--- START ---
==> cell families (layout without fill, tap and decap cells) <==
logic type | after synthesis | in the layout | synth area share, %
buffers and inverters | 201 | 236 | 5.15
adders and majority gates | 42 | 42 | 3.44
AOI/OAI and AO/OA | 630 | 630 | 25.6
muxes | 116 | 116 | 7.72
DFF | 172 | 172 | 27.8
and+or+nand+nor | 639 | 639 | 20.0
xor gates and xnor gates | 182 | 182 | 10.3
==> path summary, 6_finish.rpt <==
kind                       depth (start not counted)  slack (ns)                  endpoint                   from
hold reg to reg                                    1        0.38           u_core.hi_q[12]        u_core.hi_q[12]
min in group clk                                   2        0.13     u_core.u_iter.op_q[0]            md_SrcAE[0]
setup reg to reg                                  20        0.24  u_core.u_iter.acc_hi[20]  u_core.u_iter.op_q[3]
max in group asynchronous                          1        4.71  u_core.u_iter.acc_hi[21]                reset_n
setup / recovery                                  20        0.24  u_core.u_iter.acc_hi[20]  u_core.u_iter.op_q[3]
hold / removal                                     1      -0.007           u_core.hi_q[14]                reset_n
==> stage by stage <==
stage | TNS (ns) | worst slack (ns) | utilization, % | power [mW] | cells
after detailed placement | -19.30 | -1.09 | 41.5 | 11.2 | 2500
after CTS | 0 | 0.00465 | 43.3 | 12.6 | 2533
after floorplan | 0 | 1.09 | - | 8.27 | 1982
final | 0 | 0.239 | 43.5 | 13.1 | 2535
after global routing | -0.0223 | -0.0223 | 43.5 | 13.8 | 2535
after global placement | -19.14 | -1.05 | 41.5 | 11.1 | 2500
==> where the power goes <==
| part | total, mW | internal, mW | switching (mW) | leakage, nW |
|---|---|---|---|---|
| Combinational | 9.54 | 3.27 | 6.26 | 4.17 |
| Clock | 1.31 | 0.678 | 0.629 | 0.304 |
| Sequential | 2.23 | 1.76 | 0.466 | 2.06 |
<file path="src/rtl/jtopl_wrq_if.sv">
// Bus bundle between the host CPU write port, the write queue and the jtopl core.
// The slave side is the queue; the master side drives the CPU bus and observes the OPL bus.
interface jtopl_wrq_if;
    logic [7:0] cpu_din;
    logic       cpu_addr;
    logic       cpu_cs_n;
    logic       cpu_wr_n;
    logic       wait_n;
    logic       empty;
    logic       ovf;
    logic [7:0] opl_din;
    logic       opl_addr;
    logic       opl_cs_n;
    logic       opl_wr_n;

    modport master (
        output cpu_din, cpu_addr, cpu_cs_n, cpu_wr_n,
        input  wait_n, empty, ovf, opl_din, opl_addr, opl_cs_n, opl_wr_n
    );

    modport slave (
        input  cpu_din, cpu_addr, cpu_cs_n, cpu_wr_n,
        output wait_n, empty, ovf, opl_din, opl_addr, opl_cs_n, opl_wr_n
    );
endinterface

</file>
<file path="src/rtl/jtopl_wrq.sv">
// jtopl_wrq: queues CPU writes to the OPL ports and replays them paced by OPL recovery times.
// Macro JTOPL_WRQ_WAIT_EN: stall the CPU on a full queue instead of dropping the write.
module jtopl_wrq #(
    parameter int AW        = 3,
    parameter int ADDR_WAIT = 12,
    parameter int DATA_WAIT = 84
) (
    input  logic       clk,
    input  logic       rst_n,
    input  logic       cen,
    jtopl_wrq_if.slave bus
);
    localparam int DEPTH = 1 << AW;
    localparam int MAXW  = (ADDR_WAIT > DATA_WAIT) ? ADDR_WAIT : DATA_WAIT;
    localparam int CW    = (MAXW < 1) ? 1 : $clog2(MAXW + 1);

    typedef enum logic [1:0] {IDLE, STROBE, RECOV} state_t;

    state_t          state_q, state_d;
    logic [8:0]      mem_q [DEPTH];
    logic [AW-1:0]   wptr_q, rptr_q;
    logic [AW:0]     cnt_q, cnt_d;
    logic [CW-1:0]   rc_q, rc_d;
    logic [7:0]      din_q, din_d;
    logic            addr_q, addr_d;
    logic            strb_n_q, strb_n_d;
    logic            wr_q, ovf_q, ovf_d;
    logic            wr, wr_edge, full, push, pop;

    assign wr      = !bus.cpu_cs_n && !bus.cpu_wr_n;
    assign wr_edge = wr && !wr_q;
    // Count never exceeds DEPTH, so its top bit alone marks a full queue.
    assign full    = cnt_q[AW];
    assign pop     = (state_q == IDLE) && (cnt_q != '0);

`ifdef JTOPL_WRQ_WAIT_EN
    logic pend_q, push_req;

    // A write that met a full queue stays pending while the CPU keeps the strobe low.
    assign push_req   = wr && (wr_edge || pend_q);
    assign push       = push_req && (!full || pop);
    assign bus.wait_n = !(full && wr);
    assign ovf_d      = 1'b0;

    always_ff @(posedge clk or negedge rst_n) begin
        if (!rst_n) pend_q <= 1'b0;
        else        pend_q <= push_req && !push;
    end
`else
    assign push       = wr_edge && (!full || pop);
    assign bus.wait_n = 1'b1;
    assign ovf_d      = ovf_q || (wr_edge && full && !pop);
`endif

    always_ff @(posedge clk) begin
        if (push) mem_q[wptr_q] <= {bus.cpu_addr, bus.cpu_din};
    end

    always_comb begin
        cnt_d = cnt_q;
        if (push && !pop)      cnt_d = cnt_q + (AW+1)'(1);
        else if (pop && !push) cnt_d = cnt_q - (AW+1)'(1);
    end

    always_comb begin
        state_d  = state_q;
        rc_d     = rc_q;
        din_d    = din_q;
        addr_d   = addr_q;
        strb_n_d = strb_n_q;
        case (state_q)
            IDLE: begin
                if (pop) begin
                    {addr_d, din_d} = mem_q[rptr_q];
                    strb_n_d        = 1'b0;
                    state_d         = STROBE;
                end
            end
            STROBE: begin
                if (cen) begin
                    strb_n_d = 1'b1;
                    rc_d     = addr_q ? CW'(DATA_WAIT) : CW'(ADDR_WAIT);
                    state_d  = RECOV;
                end
            end
            RECOV: begin
                // A zero recovery still spends one clk here.
                if (rc_q == '0) begin
                    state_d = IDLE;
                end else if (cen) begin
                    rc_d = rc_q - CW'(1);
                    if (rc_q == CW'(1)) state_d = IDLE;
                end
            end
            default: state_d = IDLE;
        endcase
    end

    always_ff @(posedge clk or negedge rst_n) begin
        if (!rst_n) begin
            state_q  <= IDLE;
            wptr_q   <= '0;
            rptr_q   <= '0;
            cnt_q    <= '0;
            rc_q     <= '0;
            din_q    <= '0;
            addr_q   <= 1'b0;
            strb_n_q <= 1'b1;
            wr_q     <= 1'b0;
            ovf_q    <= 1'b0;
        end else begin
            state_q  <= state_d;
            cnt_q    <= cnt_d;
            rc_q     <= rc_d;
            din_q    <= din_d;
            addr_q   <= addr_d;
            strb_n_q <= strb_n_d;
            wr_q     <= wr;
            ovf_q    <= ovf_d;
            if (push) wptr_q <= wptr_q + AW'(1);
            if (pop)  rptr_q <= rptr_q + AW'(1);
        end
    end

    assign bus.empty    = (cnt_q == '0) && (state_q == IDLE);
    assign bus.ovf      = ovf_q;
    assign bus.opl_din  = din_q;
    assign bus.opl_addr = addr_q;
    assign bus.opl_cs_n = strb_n_q;
    assign bus.opl_wr_n = strb_n_q;
endmodule
</file>
<file path="src/flat_wrapper.sv">
// flat-port wrapper written by rule: the top's interface ports become plain ports
module jtopl_wrq_flat 
#(
    parameter int AW        = 3,
    parameter int ADDR_WAIT = 12,
    parameter int DATA_WAIT = 84
)
  (clk, rst_n, cen, bus_cpu_din, bus_cpu_addr, bus_cpu_cs_n, bus_cpu_wr_n, bus_wait_n, bus_empty, bus_ovf, bus_opl_din, bus_opl_addr, bus_opl_cs_n, bus_opl_wr_n);
  jtopl_wrq_if bus_i ();
  input  logic clk;
  input  logic rst_n;
  input  logic cen;
  input wire logic [$bits(bus_i.cpu_din)-1:0] bus_cpu_din;
  input wire logic [$bits(bus_i.cpu_addr)-1:0] bus_cpu_addr;
  input wire logic [$bits(bus_i.cpu_cs_n)-1:0] bus_cpu_cs_n;
  input wire logic [$bits(bus_i.cpu_wr_n)-1:0] bus_cpu_wr_n;
  output wire logic [$bits(bus_i.wait_n)-1:0] bus_wait_n;
  output wire logic [$bits(bus_i.empty)-1:0] bus_empty;
  output wire logic [$bits(bus_i.ovf)-1:0] bus_ovf;
  output wire logic [$bits(bus_i.opl_din)-1:0] bus_opl_din;
  output wire logic [$bits(bus_i.opl_addr)-1:0] bus_opl_addr;
  output wire logic [$bits(bus_i.opl_cs_n)-1:0] bus_opl_cs_n;
  output wire logic [$bits(bus_i.opl_wr_n)-1:0] bus_opl_wr_n;
  assign bus_i.cpu_din = bus_cpu_din;
  assign bus_i.cpu_addr = bus_cpu_addr;
  assign bus_i.cpu_cs_n = bus_cpu_cs_n;
  assign bus_i.cpu_wr_n = bus_cpu_wr_n;
  assign bus_wait_n = bus_i.wait_n;
  assign bus_empty = bus_i.empty;
  assign bus_ovf = bus_i.ovf;
  assign bus_opl_din = bus_i.opl_din;
  assign bus_opl_addr = bus_i.opl_addr;
  assign bus_opl_cs_n = bus_i.opl_cs_n;
  assign bus_opl_wr_n = bus_i.opl_wr_n;
  jtopl_wrq #(.AW(AW), .ADDR_WAIT(ADDR_WAIT), .DATA_WAIT(DATA_WAIT)) u_core (.clk(clk), .rst_n(rst_n), .cen(cen), .bus(bus_i));
endmodule
</file>
<file path="config.mk">
export PLATFORM = sky130hd
export DESIGN_NAME = jtopl_wrq_flat
export DESIGN_NICKNAME = d
export VERILOG_FILES = /design/src/rtl/jtopl_wrq_if.sv /design/src/rtl/jtopl_wrq.sv /design/src/flat_wrapper.sv
export SDC_FILE = /design/constraint.sdc
export NUM_CORES = 1
export LEC_CHECK = 0
export ABC_CLOCK_PERIOD_IN_PS = 3200
export BUFFER_PORTS_ARGS = -buffer_cell sky130_fd_sc_hd__buf_4
export CAP_MARGIN = 20
export CORE_UTILIZATION = 30
export CTS_CLUSTER_SIZE = 14
export DETAILED_ROUTE_END_ITERATION = 6
export GPL_TIMING_DRIVEN = 0
export PLACE_DENSITY = 0.43
export SLEW_MARGIN = 5
export SYNTH_ARGS = -nofsm -noshare
export SYNTH_HDL_FRONTEND = slang
export SYNTH_SLANG_ARGS = --single-unit
export TNS_END_PERCENT = 50
</file>
<file path="constraint.sdc">
create_clock -name clk -period 3.2 [get_ports clk]
set_clock_uncertainty 0.1 [all_clocks]
set_input_delay 0.16 -clock clk [delete_from_list [all_inputs] [get_ports clk]]
set_output_delay 0.16 -clock clk [all_outputs]
set_load 0.02 [all_outputs]
</file>
[src/rtl/fir_cmplx_decim_mac.sv]
// Complex multiply-accumulate: one registered tap product set per cycle,
// followed by dequantize-and-accumulate of the previous tap's products.
module cmplx_mac
  import fir_pkg::*;
#(
  parameter int DATA_W    = 32,
  parameter int FRAC_BITS = 10,
  parameter int ACC_W     = 38
) (
  input  logic                     clock,
  input  logic                     reset,
  input  logic                     clear,
  input  logic                     en_mul,
  input  logic                     en_acc,
  input  logic signed [DATA_W-1:0] xr,
  input  logic signed [DATA_W-1:0] xi,
  input  logic signed [DATA_W-1:0] cr,
  input  logic signed [DATA_W-1:0] ci,
  output logic signed [ACC_W-1:0]  acc_r,
  output logic signed [ACC_W-1:0]  acc_i,
  output logic signed [ACC_W-1:0]  acc_r_nxt,
  output logic signed [ACC_W-1:0]  acc_i_nxt
);

  localparam int PW = 2 * DATA_W;

  logic signed [PW-1:0]    rr_p0, ii_p0, ri_p0, ir_p0;
  logic signed [PW:0]      re_sum_p0, im_sum_p0;
  logic signed [ACC_W-1:0] acc_r_p1, acc_i_p1;

  // Stage 0: register the four partial products of the current tap.
  always_ff @(posedge clock or negedge reset) begin
    if (!reset) begin
      rr_p0 <= '0;
      ii_p0 <= '0;
      ri_p0 <= '0;
      ir_p0 <= '0;
    end else if (en_mul) begin
      rr_p0 <= PW'(xr) * PW'(cr);
      ii_p0 <= PW'(xi) * PW'(ci);
      ri_p0 <= PW'(cr) * PW'(xi);
      ir_p0 <= PW'(ci) * PW'(xr);
    end
  end

  // Combine products, dequantize and form the next accumulator values.
  always_comb begin
    re_sum_p0 = (PW+1)'(rr_p0) - (PW+1)'(ii_p0);
    im_sum_p0 = (PW+1)'(ri_p0) + (PW+1)'(ir_p0);
    acc_r_nxt = acc_r_p1 + ACC_W'(dq(DQ_W'(re_sum_p0), FRAC_BITS));
    acc_i_nxt = acc_i_p1 + ACC_W'(dq(DQ_W'(im_sum_p0), FRAC_BITS));
  end

  // Stage 1: accumulators, cleared once a result has been handed off.
  always_ff @(posedge clock or negedge reset) begin
    if (!reset) begin
      acc_r_p1 <= '0;
      acc_i_p1 <= '0;
    end else if (clear) begin
      acc_r_p1 <= '0;
      acc_i_p1 <= '0;
    end else if (en_acc) begin
      acc_r_p1 <= acc_r_nxt;
      acc_i_p1 <= acc_i_nxt;
    end
  end

  assign acc_r = acc_r_p1;
  assign acc_i = acc_i_p1;

endmodule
--- END ---
When a line holds the string "layout", pull it out of the listing.

==> cell families (layout without fill, tap and decap cells) <==
logic type | after synthesis | in the layout | synth area share, %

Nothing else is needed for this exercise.